Inception network is an advanced architecture for building deeper networks by repeating a bunch of inception modules, as shown inFigure 2(c) . Instead of trying to determine the best values for certain hyper-parameters (i.e. number of filter size, number of layers, inclusion of pooling layer), inception network proposes to concatenate outputs of hidden layers with different configuration through an inception module and trains the network to learn patterns from the combination of diverse hyper-parameters. Despite its high computation cost, inception network has performed remarkably well in many applications 38, 46. For secondary structure prediction, a combination of three filter sizes \(1\times K\),\(3\times K\) and \(5\times K\) was applied to convolve feature input, where K is the number of original input features for each residue position. The concatenation of the convolution outputs is fed into an activation layer for non-linear activation calculation. This kind of inception module is repeated to make a deeper network. After the parameter tuning, the optimal inception network is comprised of three inception blocks with 24 convolution layers included.

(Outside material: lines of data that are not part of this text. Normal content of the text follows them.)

==> design/flow/design.v <==
module pwm_hw(
input clk,      			 
input reset,  			     
input red,                   
input green,                 
input blue,                  
output [19:0] Red_High_HW,   
output [19:0] Red_Low_HW,    
output [19:0] Green_High_HW, 
output [19:0] Green_Low_HW,  
output [19:0] Blue_High_HW,  
output [19:0] Blue_Low_HW    
             );
HW_PWM Red(.clk(clk),.reset(reset),.Colour_input(red),.High_Count(Red_High_HW),.Low_Count(Red_Low_HW));           
HW_PWM Green(.clk(clk),.reset(reset),.Colour_input(green),.High_Count(Green_High_HW), .Low_Count(Green_Low_HW));  
HW_PWM Blue(.clk(clk),.reset(reset),.Colour_input(blue),.High_Count(Blue_High_HW), .Low_Count(Blue_Low_HW));      
endmodule
module HW_PWM(
input clk,                     
input reset,                   
input Colour_input,            
output reg [19:0] High_Count,  
output reg [19:0] Low_Count    
            );
reg PrevPwm;                   
reg [19:0]Count;               
always@(posedge clk)
begin
if (!reset)                    
    begin
	Count<=20'b0;
	High_Count<=20'b0;
	Low_Count<=20'b0;          
	PrevPwm<=1'b0;
	end
else if(Colour_input==1)       
   begin
	if(PrevPwm!=Colour_input)  
		begin
 		Low_Count<=Count;      
		PrevPwm<=1'b1;         
		Count<=20'b0;          
		end
	else
		begin                  
		Count<=Count+1'b1;     
		end
  end
else if(Colour_input==0)       
	begin
	if(PrevPwm!=Colour_input)  
		begin
		High_Count<=Count;     
		PrevPwm<=Colour_input; 
		Count<=20'b0;          
		end
else
     begin                     
     Count<=Count+1'b1;        
     end     
end
end			
endmodule			
==> design/flow/run.sh <==
#!/bin/bash
# the make line also repeats each setting of config.mk as NAME=value (left out here)
make -C /OpenROAD-flow-scripts/flow DESIGN_CONFIG=/design/flow/config.mk WORK_HOME=/design/flow/orfs CLKGATE_MAP_FILE= finish
==> design/flow/config.mk <==
export PLATFORM = sky130hd
export DESIGN_NAME = pwm_hw
export DESIGN_NICKNAME = pwm_hw
export VERILOG_FILES = /design/flow/design.v
export SDC_FILE = /design/flow/constraint.sdc
export NUM_CORES = 4
export LEC_CHECK = 0
export CAP_MARGIN = 5
export CORE_MARGIN = 7
export CORE_UTILIZATION = 23
export CTS_CLUSTER_SIZE = 22
export GPL_TIMING_DRIVEN = 0
export MAX_ROUTING_LAYER = met4
export PLACE_DENSITY_LB_ADDON = 0.0
export SLEW_MARGIN = 20
export TNS_END_PERCENT = 85
==> design/flow/constraint.sdc <==
create_clock -name core_clock -period 2.0 [get_ports {clk}]
set_input_delay 0.4000 -clock core_clock [delete_from_list [all_inputs] [get_ports {clk}]]
set_output_delay 0.4000 -clock core_clock [all_outputs]
set_load 0.01 [all_outputs]
==> job_summary.md, run 1 <==
### Yosys + OpenROAD results

| Metric | Value |
|---|---|
| I/O Pins | 125 |
| Adder share | 0.01551 |
| Syn. warnings | 1 |
| R2r endpoint | Red.Count[19] |
| Dpl hpwl | 15170 µm |
| Filler Cell Count | 3189 |
| Async SR Flop Fraction | 0 |
| Final setup fails | 0 |
| Area fraction in compound gates | 0.02465 |
| Largest net degree at the start of global routing | 17 |
| CTS HTree Levels | 4 |
| Setup TNS | 0 ns |
| End of the critical path | Red.Count[19] |
| Final setup margin | 0.08863 ns |
| Number of global-route vias before repair | 5506 |
| FF-to-FF path depth | 4 |
| CP Launch Point | Red.Count[8] |
| FP Rows | 64 |
| Vias/cell | 4.249 |
| P_clk | 0.00364 W |
| I/O Buffers | 123 |
| Overall routed net length | 21070 µm |
| Synth Seq Share | 0.5047 |
| Utilization after layout | 0.3124 |
| Critical path data arrival time | 2.25 ns |
| Final non-filler cell area | 9630 µm² |
| Area leader share | 0.5047 |
| Count leader, synth | dfxtp_1 |
| Worst path cell trace | nand4_2 -> or4_4 -> or3_1 -> a21oi_1 |
| Kind of start point of the critical path | flop |
| DR WL/cell | 16.81 µm |
| Peak VDD IR | 0.0003948 V |
| Diode count | 0 |
| Sink Count | 183 |
| Area of placed instances | 8985 µm² |
| XOR-XNOR Cells, Area Fraction | 0.04344 |
| Sequential power share | 0.478 |
| RSZ-0062 raised after global routing | false |
| Buf+Inv Stages, Crit Path | 0 |
| Simple share | 0.2105 |
| Die area | 36730 µm² |
| Nets@finish | 859 |
| Syn_nets | 717 |
| Max Cap Viol | 0 |
| P_leak | 3.206 nW |
| CP delay by family, top | simple AND/OR/NAND/NOR gates |
| Comb. cell area | 3403 µm² |
| Synth logic family | simple AND/OR/NAND/NOR gates |
| Yosys chip area | 7258 µm² |
| Final hold vios | 0 |
| Hold endpoint | Green.Count[13] |
| Relative slew slack | 0.4055 |
| Deepest clock path buffer count | 2 |
| Hold depth | 3 |
| Log Warnings | 29 |
| Mux share | 0.1724 |
| DP Cell Count | 1222 |
| Cell type with the largest total area | dfxtp_1 |
| Synth-to-Final Area Change | 32.68% |
| Largest power group | sequential cells |
| Latency at later pin | 0.42 ns |
| TritonCTS Buffers | 17 |
| Core Region | 30830 µm² |
| Avg Synthesized Cell Area | 10.32 µm² |
| Worst setup skew after layout | 0.01248 ns |
| Vias | 5324 |
| Net Sw Frac | 0.2303 |
| Max Transition Viols Final | 0 |
| HP Start | reset |
| DR DRC count | 0 |
| Sequential group power | 0.00369 W |
| P_sw | 0.001780 W |
| CTS clk-pin slew, worst paths | 0.07 ns |
| First-pass GRT wire length | 32710 µm |
| Critical path's slowest cell | or4_4 |
| Setup crit end kind | flop |
| Comb pwr share | 0.051 |
| Outcome | finished clean |
| RD Place Congestion | 0.7100 |
| Internal power | 0.005948 W |
| Flop2flop setup slack | 0.09 ns |
| Crit path required time | 2.34 ns |
| Starting DRC count in detailed routing | 192 |
| Critical Path Max Stage Delay | 0.61 ns |
| Dominant flop cell | dfxtp_1 |
| Worst-Margin Slew | 0.8917 ns |
| Post-synth EDFFs | 0 |
| Registers, synthesis | 183 |
| Worst r2r src | Red.Count[8] |
| Power density over the cells | 802.4 nW/µm² |
| 1st-pass router iterations | 4 |
| Final Instance Count excl. Fillers | 1253 |
| Synth top cells by count | dfxtp_1 (183), mux2i_1 (125), nor2b_1 (123) |
| Mapped cell area | 7258 µm² |
| Max Clock Freq | 0.5232 GHz |
| CTS Hold Buffers Added | 0 |
| Die width | 191.6 µm |
| Post-synth cell types | 33 |
| Overall Global Routing Usage | 0.1189 |
| Crit path depth | 4 |
| Root buf cell | clkbuf_16 |
| Comb pwr | 0.000397 W |
| GRT overflow | 0 |
| Top area cell types | dfxtp_1 (50%), mux2i_1 (17%), nor2b_1 (11%) |
| Reg area | 3664 µm² |
| Yosys Instances | 703 |
| Antenna Nets Post-Route | 0 |
| CP Max Fanout | 8 |
| Final Cycle Share | 0.9557 |
| Final min period | 1.911 ns |
| Min-Delay Path Class | primary input to flop |
| Initial antenna violation count | 0 |
| CTS tree | done |
| Fp util | 0.2354 |
| Post-synthesis instance total | 703 |
| Clock power share | 0.471 |
| Critical path class | flop to flop |
| Dpl ws | -0.6873 ns |
| Die y size | 191.6 µm |
==> inputs of 11-17 <==
==> flow/design.v <==
module ResonantLowPassFilter(
    input clk,
    input signed [15:0] audio_in,
    input signed [15:0] cutoff,
    input signed [15:0] resonance,
    input signed [15:0] gain,
    input reset_n,
    output reg signed [15:0] filtered_audio
);
    parameter [15:0] MAX_POS_VALUE = 16'h7FFF;
    parameter [15:0] MIN_NEG_VALUE = -16'h8000;
    reg signed [15:0] state;
    reg signed [15:0] feedback;
    reg signed [15:0] output_reg;
    reg signed [15:0] alpha;
    reg signed [15:0] beta;
    reg signed [15:0] gamma;
    wire signed [31:0] fb_prod  = $signed(state) * $signed(beta);
    wire signed [31:0] out_prod = $signed(state) * $signed(alpha);
    wire signed [16:0] fb_full  = fb_prod >>> 15;
    wire signed [16:0] out_full = out_prod >>> 15;
    wire signed [16:0] st_full  = $signed(audio_in) - $signed(feedback);
    wire signed [16:0] fa_full  = $signed(output_reg) + ($signed(gamma) >>> 1);
    function signed [15:0] sat17;
        input signed [16:0] v;
        begin
            if (v > $signed({MAX_POS_VALUE[15], MAX_POS_VALUE}))
                sat17 = $signed(MAX_POS_VALUE);
            else if (v < $signed({MIN_NEG_VALUE[15], MIN_NEG_VALUE}))
                sat17 = $signed(MIN_NEG_VALUE);
            else
                sat17 = v[15:0];
        end
    endfunction
    always @(posedge clk or negedge reset_n) begin
        if (!reset_n) begin
            state <= $signed(16'h0000);
            feedback <= $signed(16'h0000);
            output_reg <= $signed(16'h0000);
            alpha <= $signed(16'h0000);
            beta <= $signed(16'h0000);
            gamma <= $signed(16'h0000);
            filtered_audio <= $signed(16'h0000);
        end else begin
            alpha <= $signed(cutoff);
            beta <= $signed(resonance);
            gamma <= $signed(gain);
            feedback <= sat17(fb_full);
            state <= sat17(st_full);
            output_reg <= sat17(out_full);
            filtered_audio <= sat17(fa_full);  
        end
    end
endmodule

In addition, we designed three more deep learning architectures: recurrent convolutional neural network (RCNN) 42, convolutional residual memory networks (CRMN) 44, and fractal network for secondary structure prediction. The recurrent convolutional neural network (RCNN) was designed to model sequential dependency hidden inside the sequential features (Figure 2(D)) , It firstly extracts the higher-level feature maps by a convolution block, and then uses a recurrent neural network (i.e. bi-directional Long-Short-Term Memory (LSTM) network) for modeling the inter-dependence among the convolved features. Such a recurrent convolutional block with 4 convolutional layers included is repeated 5 times to build a deep recurrent convolutional neural network for secondary structure prediction in this work. The CRMN network augmented the architectures by integrating convolutional residual networks with LSTM (Figure 2(E)) (e.g., 2 residual blocks and 2 LSTM in the network). Both methods advanced the convolutional neural network by introducing the memory mechanisms of recurrent neural network (RNN). Moreover, inspired by ResNet and Inception Network, we built a Fractal network stacking up different number of convolution blocks in both parallel and hierarchical fashion by adding several shortcut paths to connect lower-level layers and higher-level layers, as shown in Figure 2(F) . After tuning, the fractal network was assembled with 16 convolution layers for one fractal block.